Measurements were made in 205 participants aged 20–40 years. Exclusion criteria included use of antihypertensive, lipid-lowering, thyroid, blood glucose-lowering, or cardiovascular medications and history of lupus or clinical cardiovascular disease. This study was approved by the University of Pittsburgh’s institutional review board. All participants provided written informed consent before study protocol initiation.

Left brachial artery adventitial diameter was determined during diastole by electronic caliper measurement of the adventitial to adventitial diameter. For common carotid measurements, the left distal common carotid artery near and far walls were imaged, and lines were electronically drawn along a 1-cm segment of the lumen-intima interface and the media-adventitia interface. The mean intima-media thickness (IMT) was averaged over the near and far walls. The lumen diameter (intima-intima distance) was calculated directly from the imaged interfaces. Common carotid interadventitial diameter was calculated by the following equation: lumen diameter plus near wall thickness plus far wall thickness.
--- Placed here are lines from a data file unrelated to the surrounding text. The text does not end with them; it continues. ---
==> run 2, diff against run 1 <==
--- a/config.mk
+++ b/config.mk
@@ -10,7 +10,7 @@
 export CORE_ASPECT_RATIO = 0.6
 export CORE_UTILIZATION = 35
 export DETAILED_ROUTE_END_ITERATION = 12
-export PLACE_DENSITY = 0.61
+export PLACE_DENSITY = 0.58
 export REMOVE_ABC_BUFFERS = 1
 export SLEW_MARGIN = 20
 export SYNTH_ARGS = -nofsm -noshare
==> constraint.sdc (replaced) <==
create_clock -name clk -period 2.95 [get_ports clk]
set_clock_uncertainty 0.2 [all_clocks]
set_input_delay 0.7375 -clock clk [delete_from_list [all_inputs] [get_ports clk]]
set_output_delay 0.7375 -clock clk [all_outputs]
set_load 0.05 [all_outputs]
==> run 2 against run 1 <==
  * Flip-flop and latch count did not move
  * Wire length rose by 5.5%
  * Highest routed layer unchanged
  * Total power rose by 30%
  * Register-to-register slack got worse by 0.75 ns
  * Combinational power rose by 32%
**config.mk**
```make
export PLATFORM = sky130hd
export DESIGN_NAME = psum_mem_arbiter
export DESIGN_NICKNAME = d
export VERILOG_FILES = /design/src/rtl/psum_mem_arbiter.sv
export SDC_FILE = /design/constraint.sdc
export NUM_CORES = 1
export LEC_CHECK = 0
export CAP_MARGIN = 15
export CORE_AREA = 2 2 157 159
export CTS_CLUSTER_SIZE = 28
export DETAILED_ROUTE_END_ITERATION = 8
export DIE_AREA = 0 0 159 161
export GPL_TIMING_DRIVEN = 0
export PLACE_DENSITY = 0.64
export SETUP_SLACK_MARGIN = 0.1
export SYNTH_ARGS = -nofsm -noshare
export SYNTH_HDL_FRONTEND = slang
export SYNTH_SLANG_ARGS = --single-unit
```
**constraint.sdc**
```tcl
create_clock -name clk -period 3.55 [get_ports clk]
set_input_delay 1.065 -clock clk [delete_from_list [all_inputs] [get_ports clk]]
set_output_delay 1.065 -clock clk [all_outputs]
set_load 0.02 [all_outputs]
```
**src/rtl/psum_mem_arbiter.sv**
```systemverilog
// psum_mem_arbiter: shares the psum BRAM read and write controller channels
// between the core accumulate path (requester 0) and the drain engine
// (requester 1). Core has priority; a per-channel wait counter forces a drain
// grant after MAX_WAIT consecutive denials. An in-order tag FIFO steers each
// read return to the requester that issued it.
// Optional build macro PSUM_ARB_STAT_EN adds per-channel conflict counters.
module psum_mem_arbiter #(
   parameter int ADDR_WIDTH = 32,
   parameter int DATA_WIDTH = 32,
   parameter int MAX_WAIT   = 8,
   parameter int TAG_DEPTH  = 4
) (
   input  logic                  clk,
   input  logic                  rst,
   input  logic [ADDR_WIDTH-1:0] c_radd,
   input  logic                  c_rden,
   output logic                  c_rstall,
   output logic [DATA_WIDTH-1:0] c_odat,
   output logic                  c_oval,
   input  logic [ADDR_WIDTH-1:0] c_wadd,
   input  logic                  c_wren,
   input  logic [DATA_WIDTH-1:0] c_idat,
   output logic                  c_wstall,
   input  logic [ADDR_WIDTH-1:0] d_radd,
   input  logic                  d_rden,
   output logic                  d_rstall,
   output logic [DATA_WIDTH-1:0] d_odat,
   output logic                  d_oval,
   input  logic [ADDR_WIDTH-1:0] d_wadd,
   input  logic                  d_wren,
   input  logic [DATA_WIDTH-1:0] d_idat,
   output logic                  d_wstall,
   output logic [ADDR_WIDTH-1:0] m_radd,
   output logic                  m_rden,
   input  logic [DATA_WIDTH-1:0] m_odat,
   input  logic                  m_oval,
   output logic [ADDR_WIDTH-1:0] m_wadd,
   output logic                  m_wren,
   output logic [DATA_WIDTH-1:0] m_idat,
   output logic                  o_err_orphan
`ifdef PSUM_ARB_STAT_EN
   ,
   output logic [31:0]           o_stat_rconf,
   output logic [31:0]           o_stat_wconf
`endif
);

   localparam int WAIT_W = $clog2(MAX_WAIT + 1);
   localparam int PTR_W  = $clog2(TAG_DEPTH);
   localparam logic [WAIT_W-1:0] WAIT_MAX = WAIT_W'(MAX_WAIT);
   localparam logic [WAIT_W-1:0] WAIT_ONE = WAIT_W'(1);
   localparam logic [PTR_W-1:0]  PTR_ONE  = PTR_W'(1);
   localparam logic [PTR_W:0]    CNT_ONE  = (PTR_W+1)'(1);
   localparam logic [PTR_W:0]    CNT_FULL = (PTR_W+1)'(TAG_DEPTH);

   logic [WAIT_W-1:0]    rwait_q, rwait_d, wwait_q, wwait_d;
   logic [TAG_DEPTH-1:0] tag_q;
   logic [PTR_W-1:0]     wptr_q, rptr_q;
   logic [PTR_W:0]       cnt_q, cnt_d;
   logic                 c_oval_q, d_oval_q, err_q;
   logic [DATA_WIDTH-1:0] c_odat_q, d_odat_q;

   logic tag_full_s, tag_empty_s, head_s, push_s, pop_s;
   logic r_force_s, w_force_s;
   logic rgnt_c_s, rgnt_d_s, wgnt_c_s, wgnt_d_s;

   // A full tag FIFO blocks every read grant: no slot for the return route.
   assign tag_full_s  = (cnt_q == CNT_FULL);
   assign tag_empty_s = (cnt_q == '0);
   assign head_s      = tag_q[rptr_q];
   assign r_force_s   = (rwait_q == WAIT_MAX);
   assign w_force_s   = (wwait_q == WAIT_MAX);

   assign rgnt_d_s = d_rden & (~c_rden | r_force_s) & ~tag_full_s;
   assign rgnt_c_s = c_rden & ~(d_rden & r_force_s) & ~tag_full_s;
   assign wgnt_d_s = d_wren & (~c_wren | w_force_s);
   assign wgnt_c_s = c_wren & ~(d_wren & w_force_s);

   assign push_s = rgnt_c_s | rgnt_d_s;
   assign pop_s  = m_oval & ~tag_empty_s;

   assign c_rstall = tag_full_s | (c_rden & ~rgnt_c_s);
   assign d_rstall = tag_full_s | (d_rden & ~rgnt_d_s);
   assign c_wstall = c_wren & ~wgnt_c_s;
   assign d_wstall = d_wren & ~wgnt_d_s;

   assign c_oval       = c_oval_q;
   assign d_oval       = d_oval_q;
   assign c_odat       = c_odat_q;
   assign d_odat       = d_odat_q;
   assign o_err_orphan = err_q;

   // Master-side pass-through of the winning requester, zero when idle.
   always_comb begin
      m_rden = push_s;
      m_wren = wgnt_c_s | wgnt_d_s;
      if (rgnt_d_s) begin
         m_radd = d_radd;
      end else if (rgnt_c_s) begin
         m_radd = c_radd;
      end else begin
         m_radd = '0;
      end
      if (wgnt_d_s) begin
         m_wadd = d_wadd;
         m_idat = d_idat;
      end else if (wgnt_c_s) begin
         m_wadd = c_wadd;
         m_idat = c_idat;
      end else begin
         m_wadd = '0;
         m_idat = '0;
      end
   end

   // Next-state for the wait counters and the FIFO occupancy.
   always_comb begin
      rwait_d = '0;
      wwait_d = '0;
      cnt_d   = cnt_q;
      if (d_rden & ~rgnt_d_s) begin
         rwait_d = r_force_s ? rwait_q : (rwait_q + WAIT_ONE);
      end else begin
         rwait_d = '0;
      end
      if (d_wren & ~wgnt_d_s) begin
         wwait_d = w_force_s ? wwait_q : (wwait_q + WAIT_ONE);
      end else begin
         wwait_d = '0;
      end
      case ({push_s, pop_s})
         2'b10:   cnt_d = cnt_q + CNT_ONE;
         2'b01:   cnt_d = cnt_q - CNT_ONE;
         default: cnt_d = cnt_q;
      endcase
   end

   // Arbitration state and the in-order return tag FIFO.
   always_ff @(posedge clk or posedge rst) begin
      if (rst) begin
         rwait_q <= '0;
         wwait_q <= '0;
         tag_q   <= '0;
         wptr_q  <= '0;
         rptr_q  <= '0;
         cnt_q   <= '0;
      end else begin
         rwait_q <= rwait_d;
         wwait_q <= wwait_d;
         cnt_q   <= cnt_d;
         if (push_s) begin
            tag_q[wptr_q] <= rgnt_d_s;
            wptr_q        <= wptr_q + PTR_ONE;
         end
         if (pop_s) begin
            rptr_q <= rptr_q + PTR_ONE;
         end
      end
   end

   // Registered read-return routing and the sticky orphan-return flag.
   always_ff @(posedge clk or posedge rst) begin
      if (rst) begin
         c_oval_q <= 1'b0;
         d_oval_q <= 1'b0;
         c_odat_q <= '0;
         d_odat_q <= '0;
         err_q    <= 1'b0;
      end else begin
         c_oval_q <= pop_s & ~head_s;
         d_oval_q <= pop_s & head_s;
         if (pop_s & ~head_s) begin
            c_odat_q <= m_odat;
         end
         if (pop_s & head_s) begin
            d_odat_q <= m_odat;
         end
         err_q <= err_q | (m_oval & tag_empty_s);
      end
   end

`ifdef PSUM_ARB_STAT_EN
   logic [31:0] rconf_q, wconf_q;
   assign o_stat_rconf = rconf_q;
   assign o_stat_wconf = wconf_q;

   // Count cycles in which both requesters contend for each channel.
   always_ff @(posedge clk or posedge rst) begin
      if (rst) begin
         rconf_q <= 32'd0;
         wconf_q <= 32'd0;
      end else begin
         rconf_q <= rconf_q + {31'd0, c_rden & d_rden};
         wconf_q <= wconf_q + {31'd0, c_wren & d_wren};
      end
   end
`endif

endmodule

```
---- Word-level counts from Yosys, hierarchy flattened ----
Cells that the tools add are included.
operators by class
  equal/unequal tests ..................... 7
  mux-type cells .......................... 16
  bitwise logic cells ..................... 34
  reduce and logical (&&, ||, !) cells .... 3
  order comparisons ....................... 3
  add/sub/neg operators ................... 6
operator list
  operator                                                               number
  32-bit 2-to-1 mux                                                      6
  1-bit bitwise AND                                                      16
  4-bit 2-to-1 mux                                                       4
  1-bit NOT                                                              11
  4-bit by 1-bit adder with 4-bit output, second input constant          2
  4-bit equality test, second input constant                             2
  1-bit OR                                                               7
  2-bit by 3-bit < comparator with 1-bit output, second input constant   2
  3-bit case mux with 2 select lines                                     1
  2-bit by 1-bit adder with 2-bit output, second input constant          2
  4-bit bitwise mux                                                      1
  2-bit != test, second input constant                                   2
  3-bit by 1-bit adder with 3-bit output, second input constant          1
  3-bit equality test, second input constant                             1
  3-bit logical NOT                                                      1
  3-bit by 1-bit subtractor with 3-bit output, second input constant     1
  1-bit binary-select mux with 2-bit select                              1
  1-bit demux with 2-bit select                                          1
  2-bit by 1-bit equality test with 1-bit output, second input constant  1
  2-bit equality test, second input constant                             1
  2-bit by 1-bit >= comparator with 1-bit output, second input constant  1
  1-bit 2-to-1 mux                                                       2
  2-bit nonzero test                                                     1
  1-bit logical AND                                                      1
word-level totals
  input port bits ......................... 231
  logic and storage cells ................. 80
  bits in registers ....................... 86

---- Depth between registers and ports, before layout ----
  word-level depth ........................ 8
  depth in mapped cells ................... 9

---- Worst setup path before layout ----
No wires, ideal clock.
  path type ............................... input-to-output
  start ................................... input d_wren
  end ..................................... output m_idat[23]
  data required time ...................... 2.485 ns
  setup slack ............................. 0.506 ns
  cell stages on the path ................. 5
  buffers on the path ..................... 2
  arrival ................................. 1.979 ns
  cell sequence ........................... inv_1 -> o21a_1 -> buf_2 -> clkbuf_1 -> a22o_1
between the ends
  longest elaborated chain between the ends .. 5
  elaborated cells between the ends (all ways) .. 6
  classes of those cells .................. mux (2); bitwise (4)
ends and longest elaborated chain
  what                   RTL line  RTL
  start, declared        30        input logic d_wren,
  1-bit bitwise AND      77        assign wgnt_c_s = c_wren & ~(d_wren & w_force_s);
  1-bit NOT              77
  1-bit bitwise AND      77
  32-bit 2-to-1 mux      107       end else if (wgnt_c_s) begin
  32-bit 2-to-1 mux (*)  104       if (wgnt_d_s) begin
  end, declared          39        output logic [DATA_WIDTH-1:0] m_idat,
Every way passes the cells marked *; elsewhere a longest branch is shown, timed or not.

---- Worst setup path after layout ----
  start ................................... input c_rden
  end ..................................... output m_radd[4]
between the ends
  longest elaborated chain between the ends .. 5
  elaborated cells between the ends (all ways) .. 8
  classes of those cells .................. mux (2); bitwise (6)
ends and longest elaborated chain
  what                            RTL line  RTL
  start, declared                 16        input logic c_rden,
  1-bit NOT                       74        assign rgnt_d_s = d_rden & (~c_rden | r_force_s) & ~tag_full_s;
  1-bit OR                        74
  1-bit bitwise AND (2 in a row)  74
  32-bit 2-to-1 mux (*)           97        if (rgnt_d_s) begin
  end, declared                   33        output logic [ADDR_WIDTH-1:0] m_radd,
Marked as above.
$ cat src/rtl/mem_bus_arbiter.sv
// mem_bus_arbiter: N-channel arbiter between CPU-side SRAM-like request ports and
// one shared SRAM-like bus with an addr_ok/data_ok handshake. Only one transaction
// is in flight at a time.
//
// Build option: define ARB_TIMEOUT_EN to add a data-phase watchdog. When it fires,
// the transaction completes with ch_err=1 and a DEADBEEF read value. Without the
// macro, the DATA phase waits indefinitely and ch_err is tied low.
module mem_bus_arbiter #(
    parameter int N_CH     = 2,
    parameter int ADDR_W   = 32,
    parameter int DATA_W   = 32,
    parameter int ARB_MODE = 0,
    parameter int TIMEOUT  = 255
) (
    input  logic                     clk,
    input  logic                     resetn,
    input  logic [N_CH-1:0]          ch_req,
    input  logic [N_CH-1:0]          ch_wr,
    input  logic [N_CH*DATA_W/8-1:0] ch_wstrb,
    input  logic [N_CH*ADDR_W-1:0]   ch_addr,
    input  logic [N_CH*DATA_W-1:0]   ch_wdata,
    output logic [N_CH-1:0]          ch_addr_ok,
    output logic [N_CH-1:0]          ch_data_ok,
    output logic                     ch_err,
    output logic [DATA_W-1:0]        ch_rdata,
    output logic                     bus_req,
    output logic                     bus_wr,
    output logic [DATA_W/8-1:0]      bus_wstrb,
    output logic [ADDR_W-1:0]        bus_addr,
    output logic [DATA_W-1:0]        bus_wdata,
    input  logic                     bus_addr_ok,
    input  logic                     bus_data_ok,
    input  logic [DATA_W-1:0]        bus_rdata
);

    localparam int SW = DATA_W / 8;
    localparam int GW = (N_CH > 1) ? $clog2(N_CH) : 1;
    localparam logic [DATA_W-1:0] TIMEOUT_DATA = DATA_W'(32'hDEAD_BEEF);

    if ((DATA_W % 8) != 0 || TIMEOUT < 1 || TIMEOUT > 65535) begin : g_param_check
        $error("mem_bus_arbiter: DATA_W must be a multiple of 8 and TIMEOUT in 1..65535");
    end

    typedef enum logic [1:0] {IDLE, ADDR, DATA} state_t;

    state_t          state;
    state_t          state_nx;
    logic [GW-1:0]   grant;
    logic [GW-1:0]   ptr;
    logic [GW-1:0]   sel;
    logic            sel_valid;
    logic            wr_q;
    logic [SW-1:0]   wstrb_q;
    logic [ADDR_W-1:0] addr_q;
    logic [DATA_W-1:0] wdata_q;
    logic            timeout_hit;
    logic            done;

    // Pick the winning channel: lowest index in fixed mode, first requester at/after ptr in RR mode
    always_comb begin
        int idx;
        idx       = 0;
        sel       = '0;
        sel_valid = 1'b0;
        for (int k = 0; k < N_CH; k++) begin
            if (ARB_MODE == 1) begin
                idx = int'(ptr) + k;
                if (idx >= N_CH) idx = idx - N_CH;
            end else begin
                idx = k;
            end
            if (!sel_valid && ch_req[idx]) begin
                sel       = GW'(idx);
                sel_valid = 1'b1;
            end
        end
    end

`ifdef ARB_TIMEOUT_EN
    localparam logic [15:0] TIMEOUT_LAST = 16'(TIMEOUT - 1);
    logic [15:0] tcnt;

    // Data-phase cycle counter; held at zero through ADDR so it starts fresh on DATA entry
    always_ff @(posedge clk or negedge resetn) begin
        if (!resetn) begin
            tcnt <= '0;
        end else if (state == ADDR) begin
            tcnt <= '0;
        end else if (state == DATA) begin
            tcnt <= tcnt + 16'd1;
        end
    end

    assign timeout_hit = (state == DATA) && (tcnt == TIMEOUT_LAST);
`else
    assign timeout_hit = 1'b0;
`endif

    assign done = (state == DATA) && (bus_data_ok || timeout_hit);

    // State register
    always_ff @(posedge clk or negedge resetn) begin
        if (!resetn) begin
            state <= IDLE;
        end else begin
            state <= state_nx;
        end
    end

    // Next state plus the one-cycle handshake responses back to the channels
    always_comb begin
        state_nx   = state;
        ch_addr_ok = '0;
        ch_data_ok = '0;
        ch_err     = 1'b0;
        ch_rdata   = '0;
        case (state)
            IDLE: begin
                if (sel_valid) state_nx = ADDR;
            end
            ADDR: begin
                if (bus_addr_ok) begin
                    ch_addr_ok[grant] = 1'b1;
                    state_nx          = DATA;
                end
            end
            DATA: begin
                if (bus_data_ok) begin
                    ch_data_ok[grant] = 1'b1;
                    ch_rdata          = bus_rdata;
                    state_nx          = IDLE;
                end else if (timeout_hit) begin
                    ch_data_ok[grant] = 1'b1;
                    ch_err            = 1'b1;
                    ch_rdata          = TIMEOUT_DATA;
                    state_nx          = IDLE;
                end
            end
            default: state_nx = IDLE;
        endcase
    end

    // Latch the granted channel's command on acceptance and advance the RR pointer on completion
    always_ff @(posedge clk or negedge resetn) begin
        if (!resetn) begin
            grant   <= '0;
            ptr     <= '0;
            wr_q    <= 1'b0;
            wstrb_q <= '0;
            addr_q  <= '0;
            wdata_q <= '0;
        end else begin
            if (state == IDLE && sel_valid) begin
                grant   <= sel;
                wr_q    <= ch_wr[sel];
                wstrb_q <= ch_wstrb[int'(sel)*SW +: SW];
                addr_q  <= ch_addr[int'(sel)*ADDR_W +: ADDR_W];
                wdata_q <= ch_wdata[int'(sel)*DATA_W +: DATA_W];
            end
            if (done && ARB_MODE == 1) begin
                ptr <= (grant == GW'(N_CH - 1)) ? '0 : grant + GW'(1);
            end
        end
    end

    assign bus_req   = (state == ADDR);
    assign bus_wr    = wr_q;
    assign bus_wstrb = wstrb_q;
    assign bus_addr  = addr_q;
    assign bus_wdata = wdata_q;

endmodule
Blood pressure and obesity measures were determined using standard examination procedures. Lipid and glucose values were determined after a 12-h fast using standard laboratory procedures.

SAS version 8.2 software (SAS Institute, Cary, NC) was used for all analyses. Diameter measures and IMT were normally distributed. Associations between diameter measures or IMT and covariates were assessed via linear regression modeling, using least squares means to calculate adjusted means by BMI categories.

The population was 54% women, 50% African American, and 23% current smokers. Mean values for diameter measures were 3.6 mm for brachial artery interadventitial diameter, 6.8 mm for carotid artery interadventitial diameter, and 5.5 mm for carotid artery lumen diameter. Mean carotid artery IMT was 0.6 mm. Mean values for obesity measures were 79.8 kg for weight, 84.0 cm for waist circumference, and 27.5 kg/m2 for BMI. Mean blood pressure and lipid values were in the normal range.

Strong associations were present between obesity measures and all three diameter measures, independent of age, sex, race/ethnicity, systolic blood pressure (SBP), and height (Table 1). Greater IMT was associated with greater obesity measures in unadjusted analyses but lost significance after adjustment for age and SBP.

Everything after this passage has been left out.